**Problem description:**
Both the line below containing "and read-data capture." and the line containing "ST_IDLE: begin", along with every line between them, should be repeated exactly; no other line belongs in the answer.

── The data

File: src/rtl/data_mem_arb_pkg.sv
// Shared types and constants for the data memory arbiter.
package data_mem_arb_pkg;

  // State encodings for the sequencing FSM.
  localparam logic [2:0] S_IDLE       = 3'd0;
  localparam logic [2:0] S_ISSUE      = 3'd1;
  localparam logic [2:0] S_RD_CAPTURE = 3'd2;
  localparam logic [2:0] S_WR_WAIT    = 3'd3;
  localparam logic [2:0] S_RESP       = 3'd4;

  typedef enum logic [2:0] {
    ST_IDLE       = S_IDLE,
    ST_ISSUE      = S_ISSUE,
    ST_RD_CAPTURE = S_RD_CAPTURE,
    ST_WR_WAIT    = S_WR_WAIT,
    ST_RESP       = S_RESP
  } arb_state_e;

  // Port indices: the core data port and the secondary (debug/DMA) master.
  localparam logic PORT_CORE = 1'b0;
  localparam logic PORT_AUX  = 1'b1;

  localparam int STARVE_MAX_DEFAULT = 4;
  localparam int STARVE_W           = 3;

  // One latched memory command.
  typedef struct packed {
    logic        we;
    logic [31:0] addr;
    logic [31:0] wdata;
    logic [3:0]  sign_mask;
  } mem_cmd_t;

endpackage

File: src/rtl/data_mem_arb_pick.sv
// Winner select between the two ports plus the anti-starvation counter.
module data_mem_arb_pick
  import data_mem_arb_pkg::*;
#(
  parameter int STARVE_MAX = STARVE_MAX_DEFAULT
) (
  input  logic clk,
  input  logic reset,
  input  logic m0_req,
  input  logic m1_req,
  input  logic grant_en,
  output logic grant_port
);

  localparam logic [STARVE_W-1:0] STARVE_LIM = STARVE_W'(STARVE_MAX);

  logic [STARVE_W-1:0] starve_cnt_reg;

  // Port 1 wins when alone, or when port 0 has been favoured STARVE_MAX times in a row.
  always_comb begin
    grant_port = PORT_CORE;
    if (m1_req && (!m0_req || (starve_cnt_reg == STARVE_LIM)))
      grant_port = PORT_AUX;
  end

  // Count consecutive port-0 grants that left port 1 waiting; saturates at all-ones.
  always_ff @(posedge clk) begin
    if (reset) begin
      starve_cnt_reg <= '0;
    end else if (grant_en) begin
      if (grant_port == PORT_AUX)
        starve_cnt_reg <= '0;
      else if (m1_req)
        starve_cnt_reg <= (starve_cnt_reg == '1) ? starve_cnt_reg : starve_cnt_reg + 1'b1;
      else
        starve_cnt_reg <= '0;
    end
  end

endmodule

File: src/rtl/data_mem_arbiter.sv
// Two-port arbiter and timing sequencer in front of the single-ported data memory.
module data_mem_arbiter
  import data_mem_arb_pkg::*;
#(
  parameter int STARVE_MAX = STARVE_MAX_DEFAULT
) (
  input  logic        clk,
  input  logic        reset,
  input  logic        m0_req,
  input  logic        m0_we,
  input  logic [31:0] m0_addr,
  input  logic [31:0] m0_wdata,
  input  logic [3:0]  m0_sign_mask,
  output logic        m0_ack,
  output logic [31:0] m0_rdata,
  input  logic        m1_req,
  input  logic        m1_we,
  input  logic [31:0] m1_addr,
  input  logic [31:0] m1_wdata,
  input  logic [3:0]  m1_sign_mask,
  output logic        m1_ack,
  output logic [31:0] m1_rdata,
  output logic [31:0] mem_addr,
  output logic [31:0] mem_write_data,
  output logic        mem_memread,
  output logic        mem_memwrite,
  output logic [3:0]  mem_sign_mask,
  input  logic [31:0] mem_read_data,
  input  logic        mem_clk_stall,
  output logic        busy
);

  arb_state_e  state_reg, state_next;
  mem_cmd_t    cmd_reg;
  logic        cmd_port_reg;
  logic [31:0] rdata_reg;

  logic        grant_en;
  logic        grant_port;
  mem_cmd_t    port_cmd [2];
  logic [1:0]  port_ack;
  logic [31:0] port_rdata [2];

  assign grant_en = (state_reg == ST_IDLE) && (m0_req || m1_req);

  assign port_cmd[0] = '{we: m0_we, addr: m0_addr, wdata: m0_wdata, sign_mask: m0_sign_mask};
  assign port_cmd[1] = '{we: m1_we, addr: m1_addr, wdata: m1_wdata, sign_mask: m1_sign_mask};

  data_mem_arb_pick #(
    .STARVE_MAX (STARVE_MAX)
  ) u_pick (
    .clk        (clk),
    .reset      (reset),
    .m0_req     (m0_req),
    .m1_req     (m1_req),
    .grant_en   (grant_en),
    .grant_port (grant_port)
  );

  // State register, command latch on grant, and read-data capture.
  always_ff @(posedge clk) begin
    if (reset) begin
      state_reg    <= ST_IDLE;
      cmd_reg      <= '0;
      cmd_port_reg <= PORT_CORE;
      rdata_reg    <= '0;
    end else begin
      state_reg <= state_next;
      if (grant_en) begin
        cmd_reg      <= port_cmd[grant_port];
        cmd_port_reg <= grant_port;
      end
      if (state_reg == ST_RD_CAPTURE)
        rdata_reg <= mem_read_data;
    end
  end

  // Next state and memory-side outputs; command fields are driven only while busy.
  always_comb begin
    state_next     = state_reg;
    mem_addr       = '0;
    mem_write_data = '0;
    mem_sign_mask  = '0;
    mem_memread    = 1'b0;
    mem_memwrite   = 1'b0;
    busy           = (state_reg != ST_IDLE);
    if (state_reg != ST_IDLE) begin
      mem_addr       = cmd_reg.addr;
      mem_write_data = cmd_reg.wdata;
      mem_sign_mask  = cmd_reg.sign_mask;
    end
    case (state_reg)
      ST_IDLE: begin
        if (m0_req || m1_req)
          state_next = ST_ISSUE;
      end
      ST_ISSUE: begin
        mem_memread  = ~cmd_reg.we;
        mem_memwrite = cmd_reg.we;
        state_next   = cmd_reg.we ? ST_WR_WAIT : ST_RD_CAPTURE;
      end
      ST_RD_CAPTURE: state_next = ST_RESP;
      // The memory raises stall during the modify/write half; wait it out.
      ST_WR_WAIT: begin
        if (!mem_clk_stall)
          state_next = ST_RESP;
      end
      ST_RESP: state_next = ST_IDLE;
      default: state_next = ST_IDLE;
    endcase
  end

  // Per-port response: ack only for the latched winner, rdata zero unless a load ack.
  for (genvar gi = 0; gi < 2; gi++) begin : g_resp
    assign port_ack[gi]   = (state_reg == ST_RESP) && (cmd_port_reg == 1'(gi));
    assign port_rdata[gi] = (port_ack[gi] && !cmd_reg.we) ? rdata_reg : '0;
  end

  assign m0_ack   = port_ack[0];
  assign m1_ack   = port_ack[1];
  assign m0_rdata = port_rdata[0];
  assign m1_rdata = port_rdata[1];

endmodule

File: config.mk
export PLATFORM = sky130hd
export DESIGN_NAME = data_mem_arbiter
export DESIGN_NICKNAME = d
export VERILOG_FILES = /design/src/rtl/data_mem_arb_pkg.sv /design/src/rtl/data_mem_arb_pick.sv /design/src/rtl/data_mem_arbiter.sv
export SDC_FILE = /design/constraint.sdc
export NUM_CORES = 1
export LEC_CHECK = 0
export CAP_MARGIN = 20
export CORE_AREA = 2 2 122 124
export CTS_BUF_LIST = sky130_fd_sc_hd__clkbuf_8
export DETAILED_ROUTE_END_ITERATION = 16
export DIE_AREA = 0 0 124 126
export PLACE_DENSITY = 0.94
export SYNTH_ARGS = -nofsm -noshare
export SYNTH_HDL_FRONTEND = slang
export SYNTH_SLANG_ARGS = --single-unit
File: constraint.sdc
create_clock -name clk -period 4.86 [get_ports clk]
set_input_delay 0.486 -clock clk [delete_from_list [all_inputs] [get_ports clk]]
set_output_delay 0.486 -clock clk [all_outputs]
set_load 0.02 [all_outputs]
=== After elaboration in Yosys (flattened, before gate mapping) ===
Index checks and enable logic that the tools add are counted.
Widths: inputs -> output; s select.

* Add/subtract/negate cells: 1
* Multipliers: 0
* Divide/modulo/power cells: 0
* Order comparisons: 1
* Eq/ne operators: 9
* Shift operators: 0
* Multiplexer cells: 18
* Bitwise gates (word level): 3
* Reductions and logical operators: 14

{| class="wikitable"
|+ Operators with widths
! kind !! number
|-
| $mux 69 || 3
|-
| $mux 32 || 4
|-
| $mux 3 || 5
|-
| $pmux 3 s4 || 1
|-
| $eq 3x3->1 const B || 3
|-
| $eq 3x2->1 const B || 2
|-
| $logic_and 1x1->1 || 6
|-
| $mux 1 || 4
|-
| $mux 4 || 1
|-
| $reduce_and 2->1 || 2
|-
| $add 3x1->3 const B || 1
|-
| $eq 3x1->1 const B || 1
|-
| $logic_not 3->1 || 1
|-
| $ne 3x3->1 const B || 1
|-
| $reduce_bool 3->1 || 1
|-
| $ge 2x2->1 const B || 1
|-
| $logic_not 1->1 || 2
|-
| $logic_or 1x1->1 || 2
|-
| $ne 2x1->1 const B || 1
|-
| $ne 2x2->1 const B || 1
|-
| $not 1->1 || 2
|-
| $not 1->2 || 1
|}

* Register bits: 108
* Bits in latches: 0
* RAM bits: 0
* Bits in read-only memories: 0
* Logic and storage cells: 54
* Memories kept: 0

=== Longest topological paths before layout ===
* Depth after elaboration: 8
* Depth in mapped cells: 7
* Gate-level depth less buffers: 5

=== Modules after synthesis ===
From an unflattened synthesis, not the netlist that was laid out.

* Cell total of the unflattened synthesis: 650
* Area total of the unflattened synthesis: 5,540.3 um2

{| class="wikitable"
|+ By module, submodules not included
! module !! instances !! cells each !! area each (um2)
|-
| data_mem_arbiter || 1 || 630 || 5,338.9
|-
| data_mem_arb_pick || 1 || 20 || 201.4
|}

=== Worst setup path before layout ===
Ideal clock, no wire load.

* Kind: register -> output
* Start: reg state_reg[1]
* End: out m1_rdata[10]
* Arrival time: 1,520 ps
* Path slack: 2,854 ps
* Cell stages (with the launch flop): 6
* Cells stage by stage: dfxtp_1 buf_2 or3b_1 nor3_2 clkbuf_1 and2_1

* Longest elaborated chain between the ends: 4

{| class="wikitable"
|+ RTL lines
! element !! line !! text
|-
| start: declaration || data_mem_arbiter.sv:33 || <nowiki>arb_state_e state_reg, state_next;</nowiki>
|-
| start signal: assignment || data_mem_arbiter.sv:68 || <nowiki>state_reg <= state_next;</nowiki>
|-
| $eq 3x3->1 || data_mem_arbiter.sv:115 || <nowiki>assign port_ack[gi] = (state_reg == ST_RESP) && (cmd_port_reg == 1'(gi));</nowiki>
|-
| $logic_and 1x1->1 || data_mem_arbiter.sv:115 ||
|-
| $logic_and 1x1->1 || data_mem_arbiter.sv:116 || <nowiki>assign port_rdata[gi] = (port_ack[gi] && !cmd_reg.we) ? rdata_reg : '0;</nowiki>
|-
| $mux 32 || data_mem_arbiter.sv:116 ||
|-
| end: declaration || data_mem_arbiter.sv:22 || <nowiki>output logic [31:0] m1_rdata,</nowiki>
|}

No other way between the ends.

=== Worst setup path in the final report ===
* Start: reg state_reg[2]
* End: out m0_rdata[22]

* Longest elaborated chain between the ends: 4

{| class="wikitable"
|+ RTL lines
! element !! line !! text
|-
| $eq 3x3->1 || data_mem_arbiter.sv:115 ||
|-
| $logic_and 1x1->1 || data_mem_arbiter.sv:115 ||
|-
| $logic_and 1x1->1 || data_mem_arbiter.sv:116 ||
|-
| $mux 32 || data_mem_arbiter.sv:116 ||
|-
| end: declaration || data_mem_arbiter.sv:15 || <nowiki>output logic [31:0] m0_rdata,</nowiki>
|}

No other way between the ends.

────

**Output of the task:**
  // State register, command latch on grant, and read-data capture.
  always_ff @(posedge clk) begin
    if (reset) begin
      state_reg    <= ST_IDLE;
      cmd_reg      <= '0;
      cmd_port_reg <= PORT_CORE;
      rdata_reg    <= '0;
    end else begin
      state_reg <= state_next;
      if (grant_en) begin
        cmd_reg      <= port_cmd[grant_port];
        cmd_port_reg <= grant_port;
      end
      if (state_reg == ST_RD_CAPTURE)
        rdata_reg <= mem_read_data;
    end
  end

  // Next state and memory-side outputs; command fields are driven only while busy.
  always_comb begin
    state_next     = state_reg;
    mem_addr       = '0;
    mem_write_data = '0;
    mem_sign_mask  = '0;
    mem_memread    = 1'b0;
    mem_memwrite   = 1'b0;
    busy           = (state_reg != ST_IDLE);
    if (state_reg != ST_IDLE) begin
      mem_addr       = cmd_reg.addr;
      mem_write_data = cmd_reg.wdata;
      mem_sign_mask  = cmd_reg.sign_mask;
    end
    case (state_reg)
      ST_IDLE: begin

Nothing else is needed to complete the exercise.